As Northwest Arkansas continues to grow, so must the services and providers available in the region.  Highlands Oncology is committed to remaining on the cutting edge to ensure our community has access to the very best cancer care.  What we have is something quite unique right here in our own backyard with a caring multidisciplinary team focused on treating patients like family.

Job Summary: The Research Regulatory Coordinator is responsible for regulatory documentation and compliance for clinical trials, consistent with good clinical practice guidelines, the Highlands Oncology Group policies and procedures, and sponsor requirements within the assigned setting.

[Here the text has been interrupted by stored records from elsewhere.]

`src/rtl/pts_pkg.sv`:
```
// pts_pkg: shared types, register indexes and codes for the polled threshold switch
// no dependencies; imported by every module under rtl
package pts_pkg;

  localparam int PERIOD_BITS_DEFAULT = 16;
  localparam int TEMP_BITS = 12;
  localparam int CFG_INDEX_BITS = 3;
  localparam int CFG_DATA_BITS = 32;

  localparam logic [TEMP_BITS-1:0] THRESHOLD_RESET = TEMP_BITS'(200);
  localparam int HEATUP_RESET = 15;
  localparam int COOLDOWN_RESET = 60;

  localparam logic [CFG_INDEX_BITS-1:0] CFG_ENABLE = 3'd0;
  localparam logic [CFG_INDEX_BITS-1:0] CFG_THRESHOLD = 3'd1;
  localparam logic [CFG_INDEX_BITS-1:0] CFG_HEATUP = 3'd2;
  localparam logic [CFG_INDEX_BITS-1:0] CFG_COOLDOWN = 3'd3;
  localparam logic [CFG_INDEX_BITS-1:0] CFG_TRIGGER = 3'd4;
  localparam logic [CFG_INDEX_BITS-1:0] CFG_INVERT = 3'd5;
  localparam logic [CFG_INDEX_BITS-1:0] CFG_ARM_REQ = 3'd6;

  localparam logic [1:0] ZONE_UNKNOWN = 2'd0;
  localparam logic [1:0] ZONE_LOW = 2'd1;
  localparam logic [1:0] ZONE_HIGH = 2'd2;

  localparam logic [1:0] TRIG_LEVEL = 2'd0;
  localparam logic [1:0] TRIG_RISING = 2'd1;
  localparam logic [1:0] TRIG_FALLING = 2'd2;

  localparam logic MODE_TICK = 1'b0;
  localparam logic MODE_ARM = 1'b1;

  typedef struct packed {
    logic                 mode;
    logic [TEMP_BITS-1:0] temperature;
    logic                 arm_value;
  } item_t;

  typedef struct packed {
    logic       switch_on;
    logic       switch_written;
    logic       is_armed;
    logic [1:0] zone;
  } result_t;

  typedef struct packed {
    logic                 enable;
    logic [TEMP_BITS-1:0] threshold;
    logic [1:0]           trigger_mode;
    logic                 invert_output;
    logic                 arm_required;
    logic                 arm_load;
  } ctrl_t;

endpackage

```
`src/rtl/pts_cfg.sv`:
```
// pts_cfg: configuration register file, written through the cfg channel
// depends on pts_pkg
module pts_cfg #(
  parameter int PERIOD_BITS = pts_pkg::PERIOD_BITS_DEFAULT
) (
  input  logic                                clk,
  input  logic                                rst,
  input  logic                                wr,
  input  logic [pts_pkg::CFG_INDEX_BITS-1:0]  index,
  input  logic [pts_pkg::CFG_DATA_BITS-1:0]   data,
  output pts_pkg::ctrl_t                      ctrl,
  output logic [PERIOD_BITS-1:0]              heatup_period,
  output logic [PERIOD_BITS-1:0]              cooldown_period
);
  import pts_pkg::*;

  logic                 enable;
  logic [TEMP_BITS-1:0] threshold;
  logic [1:0]           trigger_mode;
  logic                 invert_output;
  logic                 arm_required;
  logic                 arm_load;

  always_ff @(posedge clk) begin
    if (rst) begin
      enable          <= 1'b0;
      threshold       <= THRESHOLD_RESET;
      heatup_period   <= PERIOD_BITS'(HEATUP_RESET);
      cooldown_period <= PERIOD_BITS'(COOLDOWN_RESET);
      trigger_mode    <= TRIG_LEVEL;
      invert_output   <= 1'b0;
      arm_required    <= 1'b0;
      arm_load        <= 1'b0;
    end else begin
      arm_load <= 1'b0;
      if (wr) begin
        unique case (index)
          CFG_ENABLE:    enable          <= data[0];
          CFG_THRESHOLD: threshold       <= data[TEMP_BITS-1:0];
          CFG_HEATUP:    heatup_period   <= data[PERIOD_BITS-1:0];
          CFG_COOLDOWN:  cooldown_period <= data[PERIOD_BITS-1:0];
          CFG_TRIGGER:   trigger_mode    <= data[1:0];
          CFG_INVERT:    invert_output   <= data[0];
          CFG_ARM_REQ: begin
            arm_required <= data[0];
            arm_load     <= 1'b1;
          end
          default: ;
        endcase
      end
    end
  end

  assign ctrl = '{enable: enable, threshold: threshold, trigger_mode: trigger_mode,
                  invert_output: invert_output, arm_required: arm_required,
                  arm_load: arm_load};

endmodule

```
`src/rtl/pts_step.sv`:
```
// pts_step: poll counter, zone and switch state, and the per-item update logic
// depends on pts_pkg; control from pts_cfg
module pts_step #(
  parameter int PERIOD_BITS = pts_pkg::PERIOD_BITS_DEFAULT
) (
  input  logic                   clk,
  input  logic                   rst,
  input  logic                   fire,
  input  pts_pkg::item_t         item,
  input  pts_pkg::ctrl_t         ctrl,
  input  logic [PERIOD_BITS-1:0] heatup_period,
  input  logic [PERIOD_BITS-1:0] cooldown_period,
  output pts_pkg::result_t       result
);
  import pts_pkg::*;

  localparam logic [PERIOD_BITS-1:0] COUNT_MAX = '1;

  logic [PERIOD_BITS-1:0] poll_count, poll_count_next;
  logic [PERIOD_BITS-1:0] poll_period, poll_period_next;
  logic [1:0]             zone_state, zone_state_next;
  logic                   armed_flag, armed_flag_next;
  logic                   switch_level, switch_level_next;
  logic                   wrote;

  logic [PERIOD_BITS-1:0] count_inc;
  logic [1:0]             zone_new;
  logic                   edge_mode;
  logic                   drive;
  logic                   want;

  always_comb begin
    count_inc = (poll_count != COUNT_MAX) ? poll_count + 1'b1 : poll_count;
    zone_new  = (item.temperature >= ctrl.threshold) ? ZONE_HIGH : ZONE_LOW;
    edge_mode = (ctrl.trigger_mode == TRIG_RISING) || (ctrl.trigger_mode == TRIG_FALLING);
    unique case (ctrl.trigger_mode)
      TRIG_RISING: begin
        drive = (zone_state == ZONE_LOW) && (zone_new == ZONE_HIGH);
        want  = 1'b1;
      end
      TRIG_FALLING: begin
        drive = (zone_state == ZONE_HIGH) && (zone_new == ZONE_LOW);
        want  = 1'b0;
      end
      default: begin
        drive = 1'b1;
        want  = (zone_new == ZONE_HIGH);
      end
    endcase
  end

  always_comb begin
    poll_count_next   = poll_count;
    poll_period_next  = poll_period;
    zone_state_next   = zone_state;
    armed_flag_next   = armed_flag;
    switch_level_next = switch_level;
    wrote             = 1'b0;
    if (fire) begin
      if (item.mode == MODE_ARM) begin
        if (ctrl.arm_required) begin
          armed_flag_next = item.arm_value;
        end
      end else if (ctrl.enable) begin
        poll_count_next = count_inc;
        if (count_inc >= poll_period) begin
          poll_count_next = '0;
          if (zone_new != zone_state) begin
            if (drive && armed_flag) begin
              if (ctrl.arm_required && edge_mode) begin
                armed_flag_next = 1'b0;
              end
              if (switch_level != (want ^ ctrl.invert_output)) begin
                switch_level_next = want ^ ctrl.invert_output;
                wrote             = 1'b1;
              end
            end
            poll_period_next = (zone_new == ZONE_HIGH) ? cooldown_period : heatup_period;
            zone_state_next  = zone_new;
          end
        end
      end
    end
  end

  always_ff @(posedge clk) begin
    if (rst) begin
      poll_count   <= PERIOD_BITS'(HEATUP_RESET);
      poll_period  <= PERIOD_BITS'(HEATUP_RESET);
      zone_state   <= ZONE_UNKNOWN;
      armed_flag   <= 1'b1;
      switch_level <= 1'b0;
    end else begin
      poll_count   <= poll_count_next;
      poll_period  <= poll_period_next;
      zone_state   <= zone_state_next;
      switch_level <= switch_level_next;
      armed_flag   <= ctrl.arm_load ? !ctrl.arm_required : armed_flag_next;
    end
  end

  assign result = '{switch_on: switch_level_next, switch_written: wrote,
                    is_armed: armed_flag_next, zone: zone_state_next};

endmodule

```
`src/rtl/pts_obuf.sv`:
```
// pts_obuf: two-entry result buffer between the update logic and the result channel
// depends on pts_pkg
module pts_obuf (
  input  logic             clk,
  input  logic             rst,
  input  logic             push,
  input  pts_pkg::result_t din,
  output logic             space,
  output logic             valid,
  input  logic             pop,
  output pts_pkg::result_t dout
);
  import pts_pkg::*;

  result_t    d0, d1;
  logic [1:0] count, count_next;

  assign space = (count != 2'd2);
  assign valid = (count != 2'd0);
  assign dout  = d0;

  always_comb begin
    count_next = count;
    if (push && !pop) begin
      count_next = count + 2'd1;
    end else if (pop && !push) begin
      count_next = count - 2'd1;
    end
  end

  always_ff @(posedge clk) begin
    if (rst) begin
      count <= 2'd0;
    end else begin
      count <= count_next;
    end
  end

  always_ff @(posedge clk) begin
    if (push && pop) begin
      if (count == 2'd1) begin
        d0 <= din;
      end else begin
        d0 <= d1;
        d1 <= din;
      end
    end else if (push) begin
      if (count == 2'd0) begin
        d0 <= din;
      end else begin
        d1 <= din;
      end
    end else if (pop) begin
      d0 <= d1;
    end
  end

endmodule

```
`src/rtl/polled_threshold_switch_core.sv`:
```
// polled_threshold_switch_core: top level of the polled threshold switch
// depends on pts_pkg, pts_cfg, pts_step, pts_obuf
//
// usage:
//   item channel (item_valid/item_ready/item): one tick or arm command per transfer
//   result channel (result_valid/result_ready/result): one result per item, in order
//   cfg channel (cfg_valid/cfg_ready/cfg_index/cfg_data): register writes, always ready; the user must
//     issue them only while no item is in flight, unenforced by the block; indexes past the last register are dropped
// timing:
//   an item is captured in the input register, updated against the switch state when the
//   result buffer has space and lands in a two-entry result buffer, which offers the result
//   on the result channel; throughput is one item per cycle while the buffer has space,
//   set by the combinational state update loop
// stalls:
//   while result_ready is low the buffer absorbs two results and the input register one
//   more item; item_ready drops only when all three are occupied
// reset:
//   rst clears registers to their reset values, zone unknown, switch off, armed, and the
//   poll counter loaded so the first enabled tick polls
module polled_threshold_switch_core #(
  parameter int PERIOD_BITS = pts_pkg::PERIOD_BITS_DEFAULT
) (
  input  logic                               clk,
  input  logic                               rst,
  input  logic                               item_valid,
  output logic                               item_ready,
  input  pts_pkg::item_t                     item,
  output logic                               result_valid,
  input  logic                               result_ready,
  output pts_pkg::result_t                   result,
  input  logic                               cfg_valid,
  output logic                               cfg_ready,
  input  logic [pts_pkg::CFG_INDEX_BITS-1:0] cfg_index,
  input  logic [pts_pkg::CFG_DATA_BITS-1:0]  cfg_data
);
  import pts_pkg::*;

  ctrl_t                  ctrl;
  logic [PERIOD_BITS-1:0] heatup_period;
  logic [PERIOD_BITS-1:0] cooldown_period;
  logic                   s1_valid;
  item_t                  s1_item;
  logic                   ob_space;
  logic                   step_fire;
  result_t                step_result;

  assign cfg_ready  = 1'b1;
  assign step_fire  = s1_valid && ob_space;
  assign item_ready = !s1_valid || ob_space;

  always_ff @(posedge clk) begin
    if (rst) begin
      s1_valid <= 1'b0;
    end else if (item_ready) begin
      s1_valid <= item_valid;
    end
  end

  always_ff @(posedge clk) begin
    if (item_ready && item_valid) begin
      s1_item <= item;
    end
  end

  pts_cfg #(.PERIOD_BITS(PERIOD_BITS)) u_cfg (
    .clk             (clk),
    .rst             (rst),
    .wr              (cfg_valid && cfg_ready),
    .index           (cfg_index),
    .data            (cfg_data),
    .ctrl            (ctrl),
    .heatup_period   (heatup_period),
    .cooldown_period (cooldown_period)
  );

  pts_step #(.PERIOD_BITS(PERIOD_BITS)) u_step (
    .clk             (clk),
    .rst             (rst),
    .fire            (step_fire),
    .item            (s1_item),
    .ctrl            (ctrl),
    .heatup_period   (heatup_period),
    .cooldown_period (cooldown_period),
    .result          (step_result)
  );

  pts_obuf u_obuf (
    .clk   (clk),
    .rst   (rst),
    .push  (step_fire),
    .din   (step_result),
    .space (ob_space),
    .valid (result_valid),
    .pop   (result_valid && result_ready),
    .dout  (result)
  );

`ifndef SYNTHESIS
  a_ready_when_empty: assert property (@(posedge clk) disable iff (rst)
    !result_valid |-> item_ready)
    else $error("item channel stalled with empty result buffer");

  a_arm_no_write: assert property (@(posedge clk) disable iff (rst)
    step_fire && s1_item.mode == MODE_ARM |-> !step_result.switch_written)
    else $error("arm command wrote the switch");

  a_disabled_no_write: assert property (@(posedge clk) disable iff (rst)
    step_fire && !ctrl.enable |-> !step_result.switch_written)
    else $error("switch written while disabled");

  a_written_flips: assert property (@(posedge clk) disable iff (rst)
    step_fire && ctrl.enable && s1_item.mode == MODE_TICK && step_result.switch_written
    |=> step_fire |-> step_result.switch_on == $past(step_result.switch_on)
        || step_result.switch_written)
    else $error("switch level changed without a write");

  a_zone_valid: assert property (@(posedge clk) disable iff (rst)
    result_valid |-> result.zone != 2'd3)
    else $error("illegal zone code on result");
`endif

endmodule
```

Job Duties / Responsibilities:

Protocol Management

• Performs all study-start-up activities – initial IRB Submission, initial FDA Form 1572, initial Financial
• Disclosure Forms, request study access for assigned coordinator and data manager.
• Prepares/maintains protocol files accurately and in a timely fashion.
• Insures most recent protocols, amendments, and memos are on file in the respective offices and on the Research drive.
• Maintains accurate and complete sponsor correspondence files in the regulatory binders.
• Provides support to the data managers and coordinators as requested.
• Coordinates and attends sponsor site initiation visits at office.

IRB Responsibility

• Acts as a contact for all regulatory concerns.
• Submits protocol/ICF changes to the IRB in a timely manner.
• Maintains accurate and complete IRB correspondence files and follow-up actions.
• Insures the most recently approved versions of the ICF are available at each site and on the Research drive.
• Notifies Clinical Research Coordinator of consent form and protocol changes when necessary.
• Submits site related Serious Adverse Events.
• Submits site related protocol deviations, if applicable.

Miscellaneous

• Answers the research department phone.
• Escort Clinical Research Associates from the front lobbies.
• Provide tours when needed.
• Scans source documents into HOG drives and EMR when applicable.
• Posts and tracks training of all new trial materials on SharePoint.
• • Scans staff training certificates into the appropriate folders, when needed.